Before we went to our church service at 5, while Paul was showering, I listened to an Adventures in Odyssey program that just so happened to be about Job. The part that has always confused me the most about Job was God's response to Job at the end of the book, because it doesn't really address any of the things that Job had been suffering or discussing throughout the rest of the book. God simply reveals Himself in His glory, wisdom, power, and love. In the Adventures in Odyssey, they point out that Job's primary sin is one of self-righteousness - he perceives himself as being righteous and thus perceives his circumstances as unfair, implying that God is unjust. And it struck me that maybe I was doing that same thing - thinking that I didn't deserve to have my hopes raised and then crushed, that God was unjust or unloving to allow that to happen. I was taking my belief about what should happen in my life and using that to judge God's character and actions - and at the end of Job, the question left hanging is "who am I, a man, that I should judge the God who made and sustains me?" So, ever so gently, through a humorous children's program, God began to point out my self-righteous and presumptuous attitude about the whole situation.

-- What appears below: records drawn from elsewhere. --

==> src/hw/rtl/sha1md_pkg.sv <==
// ----------------------------------------------------------------------------
// SHA-1 message digest package
// Request types, schedule control bundle, SHA-1 constants and helpers shared
// by the digest top level and the schedule memory.
// ----------------------------------------------------------------------------
package sha1md_pkg;

    // Number of chaining (digest) words and the index of the last one.
    localparam int unsigned DigestWords = 5;
    localparam logic [2:0]  LastWordIdx = 3'd4;

    // Index of the final compression round.
    localparam logic [6:0]  RndLast     = 7'd79;

    // Initial chaining values.
    localparam logic [31:0] InitChain [DigestWords] = '{
        32'h67452301, 32'hefcdab89, 32'h98badcfe, 32'h10325476, 32'hc3d2e1f0
    };

    // Round constants, one for each group of twenty rounds.
    localparam logic [31:0] RoundK0 = 32'h5a827999;
    localparam logic [31:0] RoundK1 = 32'h6ed9eba1;
    localparam logic [31:0] RoundK2 = 32'h8f1bbcdc;
    localparam logic [31:0] RoundK3 = 32'hca62c1d6;

    // Input request: one message byte and the end-of-message flag.
    typedef struct packed {
        logic [7:0] data_byte;
        logic       data_valid;
        logic       end_of_message;
    } in_item_t;

    // Output request: one digest word.
    typedef struct packed {
        logic [31:0] digest_word;
        logic [2:0]  word_index;
        logic        last_word;
    } out_item_t;

    // Control of the schedule memory and its expansion window.
    typedef struct packed {
        logic        wr_en;
        logic [3:0]  wr_addr;
        logic [31:0] wr_data;
        logic [3:0]  rd_addr;
        logic        use_mem;
        logic        step;
    } sched_ctrl_t;

    // Rotate a 32-bit word left by a constant amount.
    function automatic logic [31:0] rotl(input logic [31:0] v, input int unsigned n);
        return (v << n) | (v >> (32 - n));
    endfunction

endpackage

==> src/hw/rtl/sha1md_sched.sv <==
// ----------------------------------------------------------------------------
// SHA-1 schedule memory
// Sixteen-word block buffer with a registered read port, plus the sliding
// window that expands the message schedule for rounds sixteen and up.
// ----------------------------------------------------------------------------
module sha1md_sched (
    input  logic                     aclk,
    input  sha1md_pkg::sched_ctrl_t  ctrl,
    output logic [31:0]              w
);

    // Block buffer memory and its registered read data.
    logic [31:0] mem [16];
    logic [31:0] rd_data_reg;

    // Last sixteen schedule words; entry 15 is the newest.
    logic [31:0] win_reg [16];

    logic [31:0] w_expand;

    // Block buffer: one write port and one registered read port.
    always_ff @(posedge aclk) begin
        if (ctrl.wr_en) begin
            mem[ctrl.wr_addr] <= ctrl.wr_data;
        end
        rd_data_reg <= mem[ctrl.rd_addr];
    end

    // Expanded word from W[t-3], W[t-8], W[t-14] and W[t-16].
    assign w_expand = sha1md_pkg::rotl(win_reg[13] ^ win_reg[8] ^ win_reg[2] ^ win_reg[0], 1);
    assign w        = ctrl.use_mem ? rd_data_reg : w_expand;

    // Window shifts once per round.
    always_ff @(posedge aclk) begin
        if (ctrl.step) begin
            for (int i = 0; i < 15; i++) begin
                win_reg[i] <= win_reg[i + 1];
            end
            win_reg[15] <= w;
        end
    end

endmodule
--- src/rtl/core/tssf_pkg.sv ---
// shared widths, register codes and the trail entry layout
// no dependencies
package tssf_pkg;

  localparam int MAX_POINTS_DEF = 32;
  localparam int COORD_W        = 16;
  localparam int COLOR_W        = 8;
  localparam int CFG_LEN_W      = 6;
  localparam int IDX_W          = 5;
  localparam int CFG_IDX_W      = 3;
  localparam int CFG_DATA_W     = 8;

  localparam logic [CFG_LEN_W-1:0] CHAIN_LENGTH_RST = CFG_LEN_W'(2);

  typedef enum logic [CFG_IDX_W-1:0] {
    CFG_CHAIN_LENGTH,
    CFG_COLOR_RED,
    CFG_COLOR_GREEN,
    CFG_COLOR_BLUE,
    CFG_BASE_ALPHA
  } cfg_reg_t;

  typedef struct packed {
    logic signed [COORD_W-1:0] near_x;
    logic signed [COORD_W-1:0] near_y;
    logic signed [COORD_W-1:0] near_z;
    logic signed [COORD_W-1:0] far_x;
    logic signed [COORD_W-1:0] far_y;
    logic signed [COORD_W-1:0] far_z;
    logic [COLOR_W-1:0]        red;
    logic [COLOR_W-1:0]        green;
    logic [COLOR_W-1:0]        blue;
    logic [COLOR_W-1:0]        alpha;
  } entry_t;

endpackage

--- src/rtl/core/trail_strip_shift_fade.sv ---
// ribbon trail store with linear alpha fade, emits the whole trail per new head
// depends on tssf_pkg and tssf_div
//
//  channel  signals                      direction  carries
//  in       in_valid / in_ready          to block   new head near/far vertex, fade_enable
//  out      out_valid / out_ready        from block one trail entry, head first, is_last
//  cfg      cfg_valid / cfg_ready        to block   cfg_index, cfg_data
//
// one item runs through these steps in order: take the head, run the serial
// divider that sets the fade step, then read each ring entry and write back the faded ones
// reset clears the state and config registers and the entry valid bits at once, no sweep
// a stalled output holds the sequencer on the current entry; a new head is
// taken while the tail entry still waits in the output register
module trail_strip_shift_fade
  import tssf_pkg::*;
#(
  parameter int MAX_POINTS = MAX_POINTS_DEF
) (
  input  logic                      clk,
  input  logic                      rst,
  input  logic                      in_valid,
  output logic                      in_ready,
  input  logic signed [COORD_W-1:0] near_x,
  input  logic signed [COORD_W-1:0] near_y,
  input  logic signed [COORD_W-1:0] near_z,
  input  logic signed [COORD_W-1:0] far_x,
  input  logic signed [COORD_W-1:0] far_y,
  input  logic signed [COORD_W-1:0] far_z,
  input  logic                      fade_enable,
  output logic                      out_valid,
  input  logic                      out_ready,
  output logic [IDX_W-1:0]          entry_index,
  output logic signed [COORD_W-1:0] out_near_x,
  output logic signed [COORD_W-1:0] out_near_y,
  output logic signed [COORD_W-1:0] out_near_z,
  output logic signed [COORD_W-1:0] out_far_x,
  output logic signed [COORD_W-1:0] out_far_y,
  output logic signed [COORD_W-1:0] out_far_z,
  output logic [COLOR_W-1:0]        out_red,
  output logic [COLOR_W-1:0]        out_green,
  output logic [COLOR_W-1:0]        out_blue,
  output logic [COLOR_W-1:0]        out_alpha,
  output logic                      is_last,
  input  logic                      cfg_valid,
  output logic                      cfg_ready,
  input  logic [CFG_IDX_W-1:0]      cfg_index,
  input  logic [CFG_DATA_W-1:0]     cfg_data
);

  localparam int PTR_W = $clog2(MAX_POINTS);
  localparam int LEN_W = $clog2(MAX_POINTS + 1);
  localparam int CMP_W = (LEN_W > CFG_LEN_W) ? LEN_W : CFG_LEN_W;
  localparam logic [PTR_W-1:0] LAST_SLOT = PTR_W'(MAX_POINTS - 1);

  typedef enum logic [1:0] {
    IDLE,
    DIV,
    RD,
    PROC
  } state_t;

  state_t state;

  // configuration registers
  logic [CFG_LEN_W-1:0] chain_length;
  logic [COLOR_W-1:0]   color_red;
  logic [COLOR_W-1:0]   color_green;
  logic [COLOR_W-1:0]   color_blue;
  logic [COLOR_W-1:0]   base_alpha;

  assign cfg_ready = 1'b1;

  always_ff @(posedge clk) begin
    if (rst) begin
      chain_length <= CHAIN_LENGTH_RST;
      color_red    <= '0;
      color_green  <= '0;
      color_blue   <= '0;
      base_alpha   <= '0;
    end else if (cfg_valid && cfg_ready) begin
      case (cfg_index)
        CFG_CHAIN_LENGTH: chain_length <= cfg_data[CFG_LEN_W-1:0];
        CFG_COLOR_RED:    color_red    <= cfg_data[COLOR_W-1:0];
        CFG_COLOR_GREEN:  color_green  <= cfg_data[COLOR_W-1:0];
        CFG_COLOR_BLUE:   color_blue   <= cfg_data[COLOR_W-1:0];
        CFG_BASE_ALPHA:   base_alpha   <= cfg_data[COLOR_W-1:0];
        default: ;
      endcase
    end
  end

  // clamped length, kept as n-1
  logic [CMP_W-1:0] len_wide;
  logic [PTR_W-1:0] len_last;

  assign len_wide = CMP_W'(chain_length);

  always_comb begin
    if (len_wide < CMP_W'(2)) begin
      len_last = PTR_W'(1);
    end else if (len_wide > CMP_W'(MAX_POINTS)) begin
      len_last = LAST_SLOT;
    end else begin
      len_last = PTR_W'(len_wide - CMP_W'(1));
    end
  end

  // sequencer registers
  logic [PTR_W-1:0]   head;
  logic [PTR_W-1:0]   slot;
  logic [PTR_W-1:0]   idx;
  logic [PTR_W-1:0]   n_last;
  logic [COLOR_W-1:0] q_run;
  logic [PTR_W-1:0]   r_run;

  logic [PTR_W-1:0]   head_next;
  logic [PTR_W-1:0]   slot_next;
  logic [COLOR_W-1:0] q_next;
  logic [PTR_W-1:0]   r_next;
  logic [PTR_W:0]     r_sub;

  logic               in_fire;
  logic               out_free;
  logic               out_load;

  // divider for the fade step
  logic               div_done;
  logic [COLOR_W-1:0] div_quot;
  logic [PTR_W-1:0]   div_rem;

  tssf_div #(
    .DIV_W (PTR_W)
  ) u_div (
    .clk      (clk),
    .rst      (rst),
    .start    (in_fire),
    .dividend (base_alpha),
    .divisor  (len_last),
    .done     (div_done),
    .quot     (div_quot),
    .rem      (div_rem)
  );

  // ring memory
  entry_t             mem [MAX_POINTS];
  entry_t             rd_word;
  logic               rd_vld;
  logic [MAX_POINTS-1:0] vld;
  logic               we;
  logic [PTR_W-1:0]   waddr;
  entry_t             wdata;
  entry_t             head_word;
  entry_t             cur;
  entry_t             upd;
  logic               fade;

  always_ff @(posedge clk) begin
    if (we) begin
      mem[waddr] <= wdata;
    end
    rd_word <= mem[slot];
  end

  always_ff @(posedge clk) begin
    if (rst) begin
      vld    <= '0;
      rd_vld <= 1'b0;
    end else begin
      if (we) begin
        vld[waddr] <= 1'b1;
      end
      rd_vld <= vld[slot];
    end
  end

  assign in_ready  = (state == IDLE);
  assign in_fire   = in_valid && in_ready;
  assign out_free  = !out_valid || out_ready;
  assign out_load  = (state == PROC) && out_free;
  assign head_next = (head == '0) ? LAST_SLOT : head - PTR_W'(1);
  assign slot_next = (slot == LAST_SLOT) ? '0 : slot + PTR_W'(1);

  always_comb begin
    head_word.near_x = near_x;
    head_word.near_y = near_y;
    head_word.near_z = near_z;
    head_word.far_x  = far_x;
    head_word.far_y  = far_y;
    head_word.far_z  = far_z;
    head_word.red    = color_red;
    head_word.green  = color_green;
    head_word.blue   = color_blue;
    head_word.alpha  = fade_enable ? base_alpha : '0;
  end

  always_comb begin
    cur  = rd_vld ? rd_word : '0;
    fade = (idx != '0) && (cur.alpha != '0);
    upd  = cur;
    if (fade) begin
      upd.alpha = q_run;
    end
    we    = in_fire || ((state == PROC) && out_free && fade);
    waddr = in_fire ? head_next : slot;
    wdata = in_fire ? head_word : upd;
  end

  // running quotient and remainder of base_alpha*(n-1-i)/(n-1)
  always_comb begin
    r_sub = {1'b0, r_run} - {1'b0, div_rem};
    if (r_run < div_rem) begin
      r_next = PTR_W'(r_sub + {1'b0, n_last});
      q_next = q_run - div_quot - COLOR_W'(1);
    end else begin
      r_next = PTR_W'(r_sub);
      q_next = q_run - div_quot;
    end
  end

  always_ff @(posedge clk) begin
    if (rst) begin
      state     <= IDLE;
      head      <= '0;
      slot      <= '0;
      idx       <= '0;
      n_last    <= PTR_W'(1);
      q_run     <= '0;
      r_run     <= '0;
      out_valid <= 1'b0;
    end else begin
      out_valid <= out_load || (out_valid && !out_ready);
      case (state)
        IDLE: begin
          if (in_fire) begin
            head   <= head_next;
            slot   <= head_next;
            idx    <= '0;
            n_last <= len_last;
            state  <= DIV;
          end
        end
        DIV: begin
          if (div_done) begin
            q_run <= base_alpha;
            r_run <= '0;
            state <= RD;
          end
        end
        RD: begin
          state <= PROC;
        end
        PROC: begin
          if (out_free) begin
            entry_index <= IDX_W'(idx);
            out_near_x  <= upd.near_x;
            out_near_y  <= upd.near_y;
            out_near_z  <= upd.near_z;
            out_far_x   <= upd.far_x;
            out_far_y   <= upd.far_y;
            out_far_z   <= upd.far_z;
            out_red     <= upd.red;
            out_green   <= upd.green;
            out_blue    <= upd.blue;
            out_alpha   <= upd.alpha;
            is_last     <= (idx == n_last);
            if (idx == n_last) begin
              state <= IDLE;
            end else begin
              idx   <= idx + PTR_W'(1);
              slot  <= slot_next;
              q_run <= q_next;
              r_run <= r_next;
              state <= RD;
            end
          end
        end
        default: begin
          state <= IDLE;
        end
      endcase
    end
  end

endmodule

--- src/rtl/core/tssf_div.sv ---
// bit-serial restoring divider: alpha value by trail length minus one
// depends on tssf_pkg
module tssf_div
  import tssf_pkg::*;
#(
  parameter int DIV_W = 5
) (
  input  logic               clk,
  input  logic               rst,
  input  logic               start,
  input  logic [COLOR_W-1:0] dividend,
  input  logic [DIV_W-1:0]   divisor,
  output logic               done,
  output logic [COLOR_W-1:0] quot,
  output logic [DIV_W-1:0]   rem
);

  localparam int CNT_W = $clog2(COLOR_W);

  logic               busy;
  logic [CNT_W-1:0]   cnt;
  logic [COLOR_W-1:0] dq;
  logic [DIV_W-1:0]   rem_r;
  logic [DIV_W-1:0]   dsr;
  logic [DIV_W:0]     part;
  logic               take;

  assign part = {rem_r, dq[COLOR_W-1]};
  assign take = part >= {1'b0, dsr};
  assign quot = dq;
  assign rem  = rem_r;

  always_ff @(posedge clk) begin
    if (rst) begin
      busy <= 1'b0;
      done <= 1'b0;
      cnt  <= '0;
    end else begin
      done <= !start && busy && (cnt == '0);
      if (start) begin
        busy  <= 1'b1;
        cnt   <= CNT_W'(COLOR_W - 1);
        dq    <= dividend;
        rem_r <= '0;
        dsr   <= divisor;
      end else if (busy) begin
        rem_r <= take ? DIV_W'(part - {1'b0, dsr}) : DIV_W'(part);
        dq    <= {dq[COLOR_W-2:0], take};
        if (cnt == '0) begin
          busy <= 1'b0;
        end else begin
          cnt <= cnt - CNT_W'(1);
        end
      end
    end
  end

endmodule

--- config.mk ---
export PLATFORM = sky130hd
export DESIGN_NAME = trail_strip_shift_fade
export DESIGN_NICKNAME = d
export VERILOG_FILES = /design/src/rtl/core/tssf_pkg.sv /design/src/rtl/core/trail_strip_shift_fade.sv /design/src/rtl/core/tssf_div.sv
export SDC_FILE = /design/constraint.sdc
export NUM_CORES = 2
export LEC_CHECK = 0
export ABC_AREA = 1
export ABC_CLOCK_PERIOD_IN_PS = 8200
export BUFFER_PORTS_ARGS = -buffer_cell sky130_fd_sc_hd__buf_2
export CAP_MARGIN = 15
export CORE_UTILIZATION = 30
export CTS_CLUSTER_DIAMETER = 120
export DETAILED_ROUTE_END_ITERATION = 6
export MAX_ROUTING_LAYER = met4
export SYNTH_ARGS = -nofsm -noshare
export SYNTH_HDL_FRONTEND = slang
export SYNTH_SLANG_ARGS = --single-unit
--- constraint.sdc ---
create_clock -name clk -period 8.2 [get_ports clk]
set_input_delay 0.41 -clock clk [delete_from_list [all_inputs] [get_ports clk]]
set_output_delay 0.41 -clock clk [all_outputs]
set_load 0.02 [all_outputs]
==> metrics.yaml <==
holdPathEnd: "mem[6][108]"
via_per_inst: 5.21
fin_crit_sh: 0.619
outcome: "complete, but fails checks"
endpoint_kind: "flip-flop"
die_h_um: 763
fin_util: 0.347
slew_headroom: 0.139
grt_pass1_vias: 105000
cts-root-buf: "clkbuf_16"
grt_use_total: 0.178
powerDensity_nw_per_um2: 303
hold_viol_final: 1
clk_path_buf_depth: 4
drt_wl_total_um: 526000
cts.sinks: 4488
critPathLaunchType: "flip-flop"
r2r_slack_ns: 3.12
clock-skew-final_ns: 0.103
critical_path_class: "flip-flop to flip-flop"
fin_area_um2: 200000
antenna_found_initial: 38
postCtsSetupBuffers: 0
numCtsBuffers: 458
start_util: 0.301
cts_htree_levels: 5
yosys_register_bits: 4488
synthArstFlopShare: 0
hold_start: "near_y[12]"
leakage_nw: 65.2
tns_ns: 0
critPathMaxFanout: 56
nNetsFinal: 13500
netlist_area_um2: 174000
slew_viol_final: 0
synthCells: 13200
grt_overflow: 0
hpwl_um: 255000
drt.antenna.violating_nets: 0
synth_cell_types: 47
grt_pass1_wl_um: 753000
power_frac_seq: 0.460
drv_cap: 0
drc: 84
irDropWorstVdd_mv: 0.211
route.detailed.wl_per_inst_um: 24.5
worstReg2RegEnd: "mem[22][119]"
rsz0062_at_grt: "false"
synth_area_per_cell_um2: 13.2
dpl-instance-area_um2: 184000
setup_viol: 0
violations: "design-rule violations, negative hold slack"
synth_edf_count: 4248
drtPass1Iterations: 7
cts_tree: "yes"
nFillCells: 55400
internal-power_w: 0.0422
power.switching_w: 0.0185
cts.repair.resized: 0
io_pins: 250
areaGrowthSynthToFinish_pct: 15.4
clock.fmax_ghz: 0.197
coreArea_um2: 577000
layout_commonest_cell: "edfxtp_1"
syn_nets: 13300
r2r_cells: 10
crit_arrival_ns: 5.68
most-common-layout-cells: "edfxtp_1 (4248), nor2_1 (2467), o21ai_0 (2107)"
seq_area_frac_synth: 0.762
cp.required_ns: 8.80
die_area_um2: 582000
whs_path_depth: 3
place_congestion: 0.797
switching_share: 0.305
clkTransAtPathRegs_ns: 0.06
worstHoldPathType: "input pin to flip-flop"
drive_above_1_share: 0.102
p_clk_frac: 0.343
drt_iter0_drc: 13600
ys_warn_count: 0
hold_slack_ns: -0.0134
multiInputGateArea_um2: 36900
synth_ff_type: "edfxtp_1"
seq_area_um2: 132000
grt_max_degree: 208
die_w_um: 763
num_vias: 112000
io_buffers: 248
combPwrFrac: 0.197
layout_min_cycle_time_ns: 5.08
worstMarginPinSlew_ns: 1.29
r2r-start: "state[0]"
clock_latency_ns: 1.04
row_count: 279
==> sequential cells by signal, indices dropped and copies added, names as in the netlist, 6 cells and up <==
name          flops
out_blue          8
chain_length      6
out_alpha         8
rd_word         128
out_far_x        16
out_green         8
out_near_x       16
u_div.quot        8
mem            4096
out_near_z       16
out_red           8
color_red         8
vld              32
base_alpha        8
out_far_z        16
out_near_y       16
out_far_y        16
color_green       8
color_blue        8
q_run             8
==> layer usage <==
layer  GRT usage  wire [µm]
met2       0.278     243000
met5           -          0
met1       0.244     222000
met4      0.0452      13600
met3      0.0269      47100
==> metrics by stage <==
step / instances / power, W / hold slack (ns) / setup WS (ns)
floorplan: 13200 / 0.0356 / 0.425 / 0.793
global placement: 20500 / 0.0400 / 0.440 / 3.27
detailed placement: 20500 / 0.0401 / 0.447 / 3.23
CTS: 21400 / 0.0608 / 0.00143 / 3.13
global route: 21500 / 0.0629 / 0.00465 / 2.89
finish: 21500 / 0.0607 / -0.0134 / 3.12
==> cell usage after synthesis (2+ instances only) <==
library cell,number,area share
inv_1,276,0.0060
nor3_1,67,0.0019
edfxtp_1,4248,0.73
nand4_1,45,0.0016
a32oi_1,19,0.00096
nand3_2,4,0.00023
xnor2_1,5,0.00025
nand3b_1,4,0.00017
buf_1,27,0.00058
o221ai_1,305,0.015
inv_2,4,0.000086
nor2_1,2501,0.054
o21ai_1,114,0.0033
buf_2,230,0.0066
o21ai_2,3,0.00015
and3_1,18,0.00065
o211ai_1,112,0.0048
ha_1,30,0.0022
nand2_1,807,0.017
a31oi_1,115,0.0041
o22ai_1,646,0.023
buf_6,14,0.00091
fa_1,4,0.00046
or2_2,2,0.000072
o21ai_0,2235,0.064
xor2_1,14,0.00071
nand3_1,231,0.0067
nor4_1,2,0.000072
buf_4,41,0.0018
dfxtp_1,240,0.028
clkbuf_1,608,0.013
clkbuf_2,2,0.000058
a21oi_1,172,0.0050
==> cell families (layout without fill, tap and decap cells) <==
group	after synthesis	count (layout)	share of synthesized area
other	1	32	0.0000216
XOR/XNOR	19	19	0.000958
buffers and inverters	1203	1765	0.0292
AO/OA/AOI/OAI	3730	3730	0.122
flip-flops	4488	4488	0.762
adder cells (fa/ha/maj)	34	34	0.00262
AND/OR/NAND/NOR	3684	3684	0.0830
==> power groups by stage <==
stage	clock network, W	logic [W]	registers (W)
floorplan	0	0.00721	0.0284
global placement	0	0.0116	0.0284
detailed placement	0	0.0117	0.0284
CTS	0.0211	0.0118	0.0280
global route	0.0220	0.0130	0.0280
finish	0.0208	0.0120	0.0279
==> layout make-up <==
| class | count | share of cell area |
|---|---|---|
| Tap cell | 7727 | 0.0483 |
| Antenna cell | 31 | 0.000387 |
| Timing Repair Buffer | 616 | 0.0259 |
| Clock inverter | 246 | 0.0124 |
| Clock buffer | 622 | 0.0626 |
| Sequential cell | 4488 | 0.661 |
| Multi-Input combinational cell | 7468 | 0.184 |
| Inverter | 281 | 0.00551 |
==> worst max path at each step <==
stage          startpoint           end  cells past startpoint
2_1_floorplan    state[0]    mem[20][0]                      9
3_3_place_gp     in_valid  mem[22][119]                     10
3_5_place_dp     state[0]  mem[22][115]                     10
4_1_cts          state[0]  mem[22][113]                     10
5_1_grt          state[0]   mem[22][24]                     10
6_report         state[0]  mem[22][119]                     10
==> critical path, cell delays in order, from the launching register on <==
cell and delay (ns):
dfxtp_1 0.34, nor2_2 0.21, nand2_2 0.34, inv_8 0.48
buf_4 0.71, o21ai_2 0.19, nor2_1 0.20, nand2_1 0.27
nor2_4 0.61, buf_4 0.58, buf_4 0.56
==> what timing repair did <==
item	in CTS	in global routing
endpoints found under the hold margin	394	125
setup endpoints to repair	0	0
hold buffers	42	27
Note: power is estimated with default switching activity, not from simulation.
--- config.mk ---
export PLATFORM = sky130hd
export DESIGN_NAME = aswe_row_mem
export DESIGN_NICKNAME = d
export VERILOG_FILES = /design/src/design/aswe_pkg.sv /design/src/design/aswe_row_mem.sv
export SDC_FILE = /design/constraint.sdc
export NUM_CORES = 2
export LEC_CHECK = 0
export ABC_AREA = 0
export BUFFER_PORTS_ARGS = -buffer_cell sky130_fd_sc_hd__clkbuf_2
export CAP_MARGIN = 30
export CORE_MARGIN = 2
export CORE_UTILIZATION = 57
export DETAILED_ROUTE_END_ITERATION = 8
export GPL_TIMING_DRIVEN = 0
export PLACE_DENSITY = 0.74
export SYNTH_ARGS = -nofsm -noshare
export SYNTH_HDL_FRONTEND = slang
export SYNTH_SLANG_ARGS = --single-unit
--- constraint.sdc ---
create_clock -name clk -period 2.35 [get_ports clk]
set_input_delay 0.47 -clock clk [delete_from_list [all_inputs] [get_ports clk]]
set_output_delay 0.47 -clock clk [all_outputs]
set_load 0.01 [all_outputs]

Then, when we got to church, the assistant pastor opened the service with a scripture reading (as is usual) from the book of Job (which is not) - and it was from chapter 38, where God is showing Job His power and asking him who he thinks he is. Okay God, obviously this is something You really want me to understand, and something that You want me to repent of. God doesn't do things flippantly or carelessly, as if He were playing games with our lives, nor does He take joy in our sorrows or cause us pain for no reason. Whatever happened, I ought to trust Him to have a good and holy purpose as He is a good and holy God, you know? And as we were singing the final song of the night, I realized that even though God did not give me this good gift now (like I had thought He was for a few days there) - and even if He never does, as hard and disappointing as that would be! - He has already given me the greatest gift He could ever give: His redeeming grace, through His own Son Jesus Christ. In that alone is undeniable proof of His goodness and His love towards me! A hurt like my situation this morning shouldn't make me doubt His goodness when I know that He has given His Son for my eternal salvation, blessing, and glory :) So as we sang (and as I sang with tears in the sorrow of repentance and the joy of being loved), "it is well, it is well, with my soul."